Evaluating features by statistical correlation: In this step, we methodically eliminated unimportant features using feature correlation tests. We tested in three ways: first, by testing one feature at a time and measuring root relative squared error. Second, by removing one feature at a time and measuring accuracy. Third, by splitting the features into groups of similar information and testing the accuracy of one group at a time. This step became the key to our successful implementation.

Tuning parameters: In this step, we used the information from our statistical correlation tests to tune parameters and find the best performing algorithms. We tested and tuned three sets of data: first, all features with a root relative squared error less than 100%. Second, by eliminating features whose removal caused an overall increase in accuracy in our statistical correlation tests. Third, by using only features from groups whose accuracy was higher than the initial accuracy. This third group consisted only of position and velocity maximum values for each joint and with no tuning gave an accuracy of 84.48%. After tuning the model parameters, it reached an accuracy of 85.71%.

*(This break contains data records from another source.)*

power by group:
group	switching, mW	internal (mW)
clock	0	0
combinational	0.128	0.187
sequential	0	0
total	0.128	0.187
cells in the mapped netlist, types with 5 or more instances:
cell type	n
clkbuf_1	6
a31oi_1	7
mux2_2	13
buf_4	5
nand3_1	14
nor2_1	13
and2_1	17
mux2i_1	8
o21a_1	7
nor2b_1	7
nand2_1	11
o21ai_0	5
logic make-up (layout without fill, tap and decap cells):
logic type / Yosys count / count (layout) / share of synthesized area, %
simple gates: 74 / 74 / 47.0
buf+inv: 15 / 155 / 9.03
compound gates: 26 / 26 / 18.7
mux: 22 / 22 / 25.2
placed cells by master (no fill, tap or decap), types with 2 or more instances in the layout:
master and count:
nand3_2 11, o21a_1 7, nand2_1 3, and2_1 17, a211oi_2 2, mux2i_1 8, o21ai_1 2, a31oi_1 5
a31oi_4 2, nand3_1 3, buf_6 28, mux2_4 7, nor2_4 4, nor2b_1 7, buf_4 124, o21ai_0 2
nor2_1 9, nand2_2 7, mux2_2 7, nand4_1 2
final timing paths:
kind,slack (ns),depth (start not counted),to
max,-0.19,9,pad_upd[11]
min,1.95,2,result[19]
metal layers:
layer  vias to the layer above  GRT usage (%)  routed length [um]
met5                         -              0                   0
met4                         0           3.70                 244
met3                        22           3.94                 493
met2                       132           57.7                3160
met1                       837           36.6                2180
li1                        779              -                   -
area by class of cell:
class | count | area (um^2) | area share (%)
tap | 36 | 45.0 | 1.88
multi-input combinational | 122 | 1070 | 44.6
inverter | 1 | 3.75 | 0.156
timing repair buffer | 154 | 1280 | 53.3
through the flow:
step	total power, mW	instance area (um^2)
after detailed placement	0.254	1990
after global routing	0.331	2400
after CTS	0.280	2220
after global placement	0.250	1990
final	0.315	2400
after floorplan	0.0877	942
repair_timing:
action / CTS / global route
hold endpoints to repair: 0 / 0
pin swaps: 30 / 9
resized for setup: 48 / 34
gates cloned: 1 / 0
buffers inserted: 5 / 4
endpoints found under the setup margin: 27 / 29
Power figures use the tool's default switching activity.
$ cat src/hdl/sbq_pkg.sv
// shared types, constants and helpers for the stereo biquad cascade
`timescale 1ns / 1ps
package sbq_pkg;
    localparam int BANDS_DEF = 32;
    localparam int SMP_W     = 29;
    localparam int CF_W      = 32;
    localparam int DL_W      = 48;
    localparam int NCOEF     = 5;
    localparam int MQ_W      = 53;
    localparam int SUM_W     = 56;

    localparam logic [1:0] CMD_SAMPLE = 2'd0;
    localparam logic [1:0] CMD_WRITE  = 2'd1;
    localparam logic [1:0] CMD_COMMIT = 2'd2;

    localparam logic [2:0] SEL_B0 = 3'd0;
    localparam logic [2:0] SEL_B1 = 3'd1;
    localparam logic [2:0] SEL_B2 = 3'd2;
    localparam logic [2:0] SEL_A1 = 3'd3;
    localparam logic [2:0] SEL_A2 = 3'd4;

    // section schedule steps
    localparam logic [2:0] STP_Y    = 3'd2;
    localparam logic [2:0] STP_ACC1 = 3'd3;
    localparam logic [2:0] STP_ACC2 = 3'd4;
    localparam logic [2:0] STP_Z1   = 3'd5;
    localparam logic [2:0] STP_Z2   = 3'd6;
    localparam logic [2:0] STP_LAST = 3'd7;

    typedef struct packed {
        logic [1:0][NCOEF-1:0][CF_W-1:0] coef;
        logic signed [DL_W-1:0]          zl1;
        logic signed [DL_W-1:0]          zl2;
        logic signed [DL_W-1:0]          zr1;
        logic signed [DL_W-1:0]          zr2;
    } t_rec;

    function automatic logic signed [DL_W-1:0] sat48(input logic signed [SUM_W-1:0] v);
        logic signed [SUM_W-1:0] hi;
        logic signed [SUM_W-1:0] lo;
        hi = {{(SUM_W-DL_W+1){1'b0}}, {(DL_W-1){1'b1}}};
        lo = {{(SUM_W-DL_W+1){1'b1}}, {(DL_W-1){1'b0}}};
        if (v > hi) return hi[DL_W-1:0];
        if (v < lo) return lo[DL_W-1:0];
        return v[DL_W-1:0];
    endfunction

    function automatic logic signed [SMP_W-1:0] clamp8(input logic signed [DL_W-1:0] v);
        logic signed [DL_W-1:0] pos;
        logic signed [DL_W-1:0] neg;
        pos = 48'sd134217728;
        neg = -48'sd134217728;
        if (v > pos) return pos[SMP_W-1:0];
        if (v < neg) return neg[SMP_W-1:0];
        return v[SMP_W-1:0];
    endfunction
endpackage

$ cat src/hdl/sbq_cell.sv
// one cell of the band ring: coefficients of both banks and the delay state
`timescale 1ns / 1ps
module sbq_cell (
    input  logic                       i_clk,
    input  logic                       i_rst_n,
    input  logic                       i_shift,
    input  logic                       i_clear,
    input  logic                       i_wr_en,
    input  logic                       i_wr_bank,
    input  logic [2:0]                 i_wr_sel,
    input  logic [sbq_pkg::CF_W-1:0]   i_wr_data,
    input  sbq_pkg::t_rec              i_next,
    output sbq_pkg::t_rec              o_rec
);
    sbq_pkg::t_rec r_rec;
    sbq_pkg::t_rec n_rec;

    always_comb begin
        n_rec = r_rec;
        if (i_shift) begin
            n_rec = i_next;
        end
        if (i_wr_en) begin
            n_rec.coef[i_wr_bank][i_wr_sel] = i_wr_data;
        end
        if (i_clear) begin
            n_rec.zl1 = '0;
            n_rec.zl2 = '0;
            n_rec.zr1 = '0;
            n_rec.zr2 = '0;
        end
    end

    always_ff @(posedge i_clk) begin
        if (!i_rst_n) begin
            r_rec <= '0;
        end else begin
            r_rec <= n_rec;
        end
    end

    assign o_rec = r_rec;
endmodule

$ cat config.mk
export PLATFORM = sky130hd
export DESIGN_NAME = sbq_cell
export DESIGN_NICKNAME = d
export VERILOG_FILES = /design/src/hdl/sbq_pkg.sv /design/src/hdl/sbq_cell.sv
export SDC_FILE = /design/constraint.sdc
export NUM_CORES = 1
export LEC_CHECK = 0
export BUFFER_PORTS_ARGS = -buffer_cell sky130_fd_sc_hd__clkbuf_2
export CAP_MARGIN = 30
export CORE_AREA = 2 2 411 413
export CTS_CLUSTER_SIZE = 25
export DETAILED_ROUTE_END_ITERATION = 12
export DIE_AREA = 0 0 413 415
export GPL_ROUTABILITY_DRIVEN = 0
export GPL_TIMING_DRIVEN = 0
export PLACE_DENSITY = 0.3
export SYNTH_ARGS = -nofsm -noshare
export SYNTH_HDL_FRONTEND = slang
export SYNTH_SLANG_ARGS = --single-unit
$ cat constraint.sdc
create_clock -name i_clk -period 3.8 [get_ports i_clk]
set_input_delay 0.76 -clock i_clk [delete_from_list [all_inputs] [get_ports i_clk]]
set_output_delay 0.76 -clock i_clk [all_outputs]
set_load 0.05 [all_outputs]
==> impl_metrics.csv, run 1 <==
group,metric,value,unit
run_status,outcome,"finished, final reports clean",
detailed_routing,drtIter0Drc,1185,
clock_network,cts_resized,0,
critical_path,critPathTopFamily,"buffers and inverters",
critical_path,crit_chain,"clkbuf_1 > clkbuf_1 > clkbuf_1 > o31ai_1 > a21oi_1",
sta,hold_ws,0.3353,ns
yosys,synth_top_area_cell,"dfxtp_1",
clock_network,cts_buffer_depth,3,
clock_network,hold_buffers,0,
floorplanning,core_area,0.1667,sq mm
sta,final.period_utilization,0.7052,
detailed_routing,final_antenna_net_count,0,
cells_and_area,largest_reg_flops,512,
global_route,grt_use_met3,0.07351,
sta,setup_viol,0,
pwr,pwr_density_cell,499.4,mW/mm^2
placed_design,placedCellCount,5382,
clock_network,cts_root_buffer,"clkbuf_16",
global_route,grt_usage,0.1844,
yosys,synthCells,2128,
critical_path,cp-start-kind,"input pin",
global_route,use_met1,0.1912,
floorplanning,die_area,0.1714,sq mm
cells_and_area,drive_gt1_frac,0.3891,
flow_run,maxCapViolCount,0,
clock_network,clock-sinks,512,
global_route,grt_pass1_vias,21949,
cells_and_area,area_growth_syn_to_layout,50.62,%
critical_path,critPathMaxFanout,10,
critical_path,cp_slowest_cell,"clkbuf_1",
clock_network,cts_tree,"done",
clock_network,htreeDepth,3,
sta,maxSlewViolCount,0,
floorplanning,die_y,415,um
yosys,yosys_most_used_dff,"dfxtp_1",
sta,finalCriticalPeriod,2.680,ns
placed_design,dp_hpwl,135900,um
yosys,syn_nets,2681,
pwr,finalPower,16.06,mW
yosys,async_flop_share,0,
floorplanning,rows,150,
critical_path,critPathRequiredTime,4.38,ns
global_route,overflow,0,
detailed_routing,via_count,21802,
critical_path,crit_buf_inv,3,
clock_network,cts_setup_buffers,0,
pwr,vdd_drop_max,0.2973,mV
detailed_routing,first_pass_iters,7,
global_route,grt_busiest_layer,"met2",
min_path,hold_class,"input pin to register",
yosys,syn_area_per_cell,10.03,sq um
yosys,synth_top_cells_by_area,"dfxtp_1 (48%), mux2i_1 (24%), o31ai_1 (11%)",
clock_network,clk_latency,0.66,ns
sta,worstMarginPinSlew,1.025,ns
sta,final_hold_viol_count,0,
global_route,use_met2,0.3287,
yosys,ys_seq_area_frac,0.4802,
critical_path,path_common_cell,"clkbuf_1",
sta,rsz0062_at_grt,"false",
sta,maxSlewHeadroom,0.3163,
global_route,antenna_found_initial,91,
yosys,synth_edf_count,0,
yosys,ys_ff_latch,512,
yosys,yosys.area.top_type_share,0.4802,
global_route,grt_max_degree,11,
yosys,yosysWarnings,0,
global_route,grt_pass1_wl,209300,um
detailed_routing,wire_per_inst,29.85,um
critical_path,worstSetupPathType,"input pin to register",
cells_and_area,fin_nets,3807,
clock_network,cts_buffers,74,
critical_path,arrival,3.26,ns
clock_network,clk_pin_slew,0.06,ns
cells_and_area,final_cells,5528,
floorplanning,initial_core_util,0.1281,
critical_path,cp-end-kind,"register",
critical_path,max_stage_delay,0.72,ns
placed_design,placed_cell_area,0.02975,sq mm
detailed_routing,drc,0,
yosys,synth_common_cells,"dfxtp_1 (512), mux2i_1 (512), a21oi_1 (320), o31ai_1 (320), nor2_1 (193)",
placed_design,io_buffers,1030,
cells_and_area,design_area,0.03215,sq mm
sta,fin_setup_tns,0,ns
yosys,yosysUniqueCellTypes,18,
floorplanning,io_pins,1065,
floorplanning,die_x,413,um
pwr,p_leak,14.81,nW
detailed_routing,routed_wl,165000,um
detailed_routing,via_per_inst,3.944,
sta,fmax,0.3731,GHz
sta,finalClockSkew,0,ns
yosys,netlist_area,0.02135,sq mm
[cell type report]
cell class              count  area, sq um
clock inverters            17        211.5
plain buffers             251         1159
well taps                2204         2758
clock buffers             110         2138
multi-input cells        1365         9977
diodes                     19        47.55
flip-flops and latches    512        10250
repair buffers           1050         5612
fillers                 19024       134500
[cell usage in the layout, fill, tap and decap left out]
cell | Yosys | routed
nand3_1 | 2 | 2
nand2_1 | 3 | 3
or2_1 | 6 | 6
clkbuf_16 | 0 | 75
buf_16 | 0 | 12
clkinv_2 | 0 | 7
o31ai_1 | 320 | 320
and3b_1 | 1 | 1
a21oi_1 | 320 | 320
buf_4 | 1 | 1
nor3b_1 | 1 | 1
mux2i_1 | 512 | 512
nor2_1 | 193 | 193
buf_8 | 0 | 5
buf_1 | 22 | 18
clkbuf_8 | 0 | 13
buf_2 | 91 | 95
clkinv_4 | 0 | 1
dfxtp_1 | 512 | 512
buf_6 | 8 | 9
inv_6 | 0 | 2
bufinv_16 | 0 | 3
nand2b_1 | 4 | 4
or3b_1 | 1 | 1
clkbuf_2 | 0 | 1057
buf_12 | 0 | 2
clkbuf_1 | 129 | 124
clkinvlp_4 | 0 | 1
inv_16 | 0 | 1
diode_2 | 0 | 19
nand3b_1 | 2 | 2
clkinv_8 | 0 | 2
[metrics by stage]
stage / worst slack [ns] / utilization
2_1_floorplan: 1.922 / -
3_3_place_gp: 0.1798 / 0.1756
3_5_place_dp: 0.3082 / 0.1785
4_1_cts: 1.020 / 0.1926
5_1_grt: 0.9724 / 0.1927
6_report: 1.120 / 0.1929
[layer usage]
layer / routed length, um / part of all wire
met5: 441 / 0.0027
met4: 7099 / 0.043
met1: 59120 / 0.36
met3: 15350 / 0.093
met2: 83010 / 0.50
[worst min-delay path, delay by kind of cell]
kind	cells	cell delay, ns
buffers and inverters	1	0.07
muxes	1	0.05
and+or+nand+nor	1	0.07
[cell families after synthesis]
logic type	after synthesis	synth area share
AOI/OAI and AO/OA	640	0.1876
and+or+nand+nor	213	0.03974
buffers and inverters	251	0.05246
DFF	512	0.4802
muxes	512	0.2401
[path summary, 6_finish.rpt]
path,startpoint,endpoint,slack (ns),cells after the start
min,i_next[180],o_rec[180]$_SDFFE_PP0P_,0.34,3
max reg2reg,o_rec[401]$_SDFF_PN0_,o_rec[401]$_SDFF_PN0_,3.02,2
max,i_rst_n,o_rec[320]$_SDFF_PN0_,1.12,5
min reg2reg,o_rec[18]$_SDFFE_PP0P_,o_rec[18]$_SDFFE_PP0P_,0.49,2
[report_power, final]
group          switching (mW)  internal (mW)  total [mW]
Clock                    2.88           4.09        6.97
Combinational            2.36          0.880        3.25
Sequential              0.167           5.67        5.84
Total                    5.41           10.6        16.1
No activity file was read; power rests on OpenSTA's default activity.
==> inputs of run 2 (changes only) <==
- clock period: 3.8 -> 2.3 ns (I/O delays scaled with it)
==> impl_metrics.csv, run 2 (synthesis results as in run 1) <==
group,metric,value,unit
cells_and_area,area_growth_syn_to_layout,58.15,%
global_route,overflow,0,
cells_and_area,fill_cells,18932,
critical_path,crit_buf_inv,3,
cells_and_area,drive_gt1_frac,0.3714,
pwr,vdd_drop_max,0.4814,mV
sta,setup_viol,0,
critical_path,rrSetupSlack,1.51,ns
placed_design,io_buffers,1030,
pwr,p_leak,15.48,nW
sta,final.period_utilization,0.9497,
cells_and_area,design_area,0.03376,sq mm
critical_path,cp-start-kind,"input pin",
critical_path,critPathMaxFanout,10,
critical_path,path_common_cell,"clkbuf_1",
global_route,antenna_found_initial,78,
clock_network,cts_buffer_depth,3,
floorplanning,initial_core_util,0.1281,
critical_path,arrival,2.77,ns
floorplanning,rows,150,
sta,rsz0062_at_grt,"false",
sta,maxSlewHeadroom,0.3536,
sta,finalClockSkew,0,ns
placed_design,placed_cell_area,0.02975,sq mm
sta,finalCriticalPeriod,2.184,ns
detailed_routing,drc,0,
global_route,grt_use_met3,0.06487,
floorplanning,die_area,0.1714,sq mm
global_route,grt_busiest_layer,"met2",
global_route,grt_max_degree,11,
floorplanning,core_area,0.1667,sq mm
detailed_routing,via_per_inst,3.914,
pwr,pwr_density_cell,792.8,mW/mm^2
clock_network,clk_latency,0.66,ns
floorplanning,die_y,415,um
clock_network,clk_pin_slew,0.06,ns
clock_network,cts_tree,"done",
critical_path,cp-end-kind,"register",
global_route,grt_pass1_vias,22732,
pwr,finalPower,26.77,mW
cells_and_area,final_cell_mix,"clkbuf_2 (1,058), mux2i_1 (512), dfxtp_1 (512), o31ai_1 (320), a21oi_1 (320)",
sta,worstMarginPinSlew,0.9696,ns
sta,hold_ws,0.06879,ns
clock_network,htreeDepth,3,
critical_path,crit_chain,"clkbuf_1 > clkbuf_2 > clkbuf_1 > o31ai_1 > a21oi_1",
run_status,outcome,"finished, final reports clean",
placed_design,dp_hpwl,135900,um
detailed_routing,routed_wl,165700,um
sta,fmax,0.4578,GHz
clock_network,cts_buffers,74,
clock_network,cts_root_buffer,"clkbuf_16",
critical_path,max_stage_delay,0.69,ns
global_route,use_met1,0.1972,
critical_path,critPathTopFamily,"buffers and inverters",
detailed_routing,via_count,22270,
cells_and_area,largest_reg_flops,512,
sta,fin_setup_tns,0,ns
sta,final_hold_viol_count,0,
floorplanning,die_x,413,um
critical_path,cp_slowest_cell,"clkbuf_1",
detailed_routing,first_pass_iters,5,
cells_and_area,fin_nets,3967,
detailed_routing,final_antenna_net_count,0,
cells_and_area,final_common_cell,"clkbuf_2",
detailed_routing,drtIter0Drc,1114,
critical_path,critPathRequiredTime,2.88,ns
flow_run,maxCapViolCount,0,
critical_path,worstSetupPathType,"input pin to register",
global_route,use_met2,0.3463,
min_path,hold_class,"input pin to register",
detailed_routing,wire_per_inst,29.13,um
floorplanning,io_pins,1065,
global_route,grt_pass1_wl,212200,um
clock_network,clock-sinks,512,
global_route,grt_usage,0.1853,
sta,maxSlewViolCount,0,
cells_and_area,fin_util,0.2026,
-- run 2: worst register-to-register path, cell delays in order, from the launching register on --
cell	delay [ns]
dfxtp_1	0.46
mux2i_1	0.11
a21oi_1	0.15
-- run 2: metrics by stage --
stage,instances,setup WS (ns)
after floorplan,2128,0.7221
after global placement,5362,-1.020
after detailed placement,5382,-0.8918
after CTS,5669,0.09212
after global routing,5673,0.05630
final,5690,0.1158
-- run 2: cell type report --
| cell class | instances | area (sq um) | area share |
|---|---|---|---|
| multi-input cells | 1365 | 9977 | 0.2955 |
| repair buffers | 1210 | 7213 | 0.2137 |
| well taps | 2204 | 2758 | 0.08168 |
| flip-flops and latches | 512 | 10250 | 0.3036 |
| clock buffers | 110 | 2138 | 0.06334 |
| plain buffers | 251 | 1160 | 0.03436 |
| diodes | 21 | 52.55 | 0.001557 |
| clock inverters | 17 | 211.5 | 0.006263 |
-- run 2: final timing paths --
kind                     startpoint                     end  cells after the start
max                         i_rst_n   o_rec[320]$_SDFF_PN0_                      5
min                       i_next[2]   o_rec[2]$_SDFFE_PP0P_                      3
max reg2reg   o_rec[401]$_SDFF_PN0_   o_rec[401]$_SDFF_PN0_                      2
min reg2reg  o_rec[98]$_SDFFE_PP0P_  o_rec[98]$_SDFFE_PP0P_                      2
-- run 2: metal layers --
layer	share of wire	routed length [um]
met1	0.37	60840
met2	0.52	86940
met3	0.086	14190
met4	0.020	3310
met5	0.0027	445
-- run 2: what timing repair did --
item	in CTS	in global routing
hold buffers	160	0
endpoints found under the hold margin	160	0
setup endpoints to repair	3	0
setup buffers	0	0
resized for setup	1	0
-- run 2: report_power, final --
group | switching (mW) | total (mW) | internal [mW]
clock | 4.76 | 11.5 | 6.76
sequential | 0.277 | 9.65 | 9.37
combinational | 3.97 | 5.60 | 1.63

Training and testing accuracy with varying model parameters

This figure illustrates the classification accuracy achieved through 10-fold cross-validation by our three feature groups, before tuning (blue bars) and after tuning (orange bars). The first blue bar shows 10-fold cross-validation accuracy with all the features and no tuning. The red bar shows the classification accuracy achieved on the test data by our highest scoring cross-validation model.

Results

By evaluating the features using domain knowledge and statistical correlation, we were able to discover that the features with the highest influence on catch success were related to the robot’s physical limits. In our third group, the feature groups whose accuracy performed the best consisted of position and velocity maximum values for the robot’s joints, a hardware limit on the robot. Finding this combination of features as the most informative features makes sense in the limitations of the robot: at joint and actuator limits, there may be error which is unnaccounted for in the throw path generation. Using only these features, we found a model with 84.48% accuracy with no tuning. After tuning the model parameters, it reached an accuracy of 85.71% on the training data with 10-fold cross validation. As the final step, we implemented our tuned neural network on the previously untouched testing data. This achieved an accuracy of 87.5%, outperforming both our goal and our expectation.

Analysis

The two main contributors to our achieved accuracy were algorithm selection and feature selection. Initially we expected a clustering algorithm to work well, as we thought the data might fall into distinct classification groups for certain features. We also though certain configurations might have a higher prior likelihood of success, which could be exploited through Bayes Nets. In practice, neither of these algorithms performed well. Only a multilayer perceptron neural net was able to map this high dimensional, nonlinear data set in a way that was able to distinguish the different classes. Within the neural net algorithm, we determined which features contributed most to accuracy. Pruning the dataset by removing unnecessary features was the key step in improving our accuracy.

In the future, the neural net model would be implemented in the control algorithm for the robot throwing task. After calculation of the release point and path, the features would be extracted and testing using the neural net model for catch success. If the catch is not predicted to be successful, the robot would calculate a new path. With the 87.5% accuracy we achieved on the test data, this would bring the catch success rate to 96.55%. In addition, this project treated the task as binary classification. Ideally, the robot should be able to accurately throw to any specified height and distance. This regression problem was beyond the scope of this task, but would be an enlightening experiment to better understand the uncertainty in the throwing task.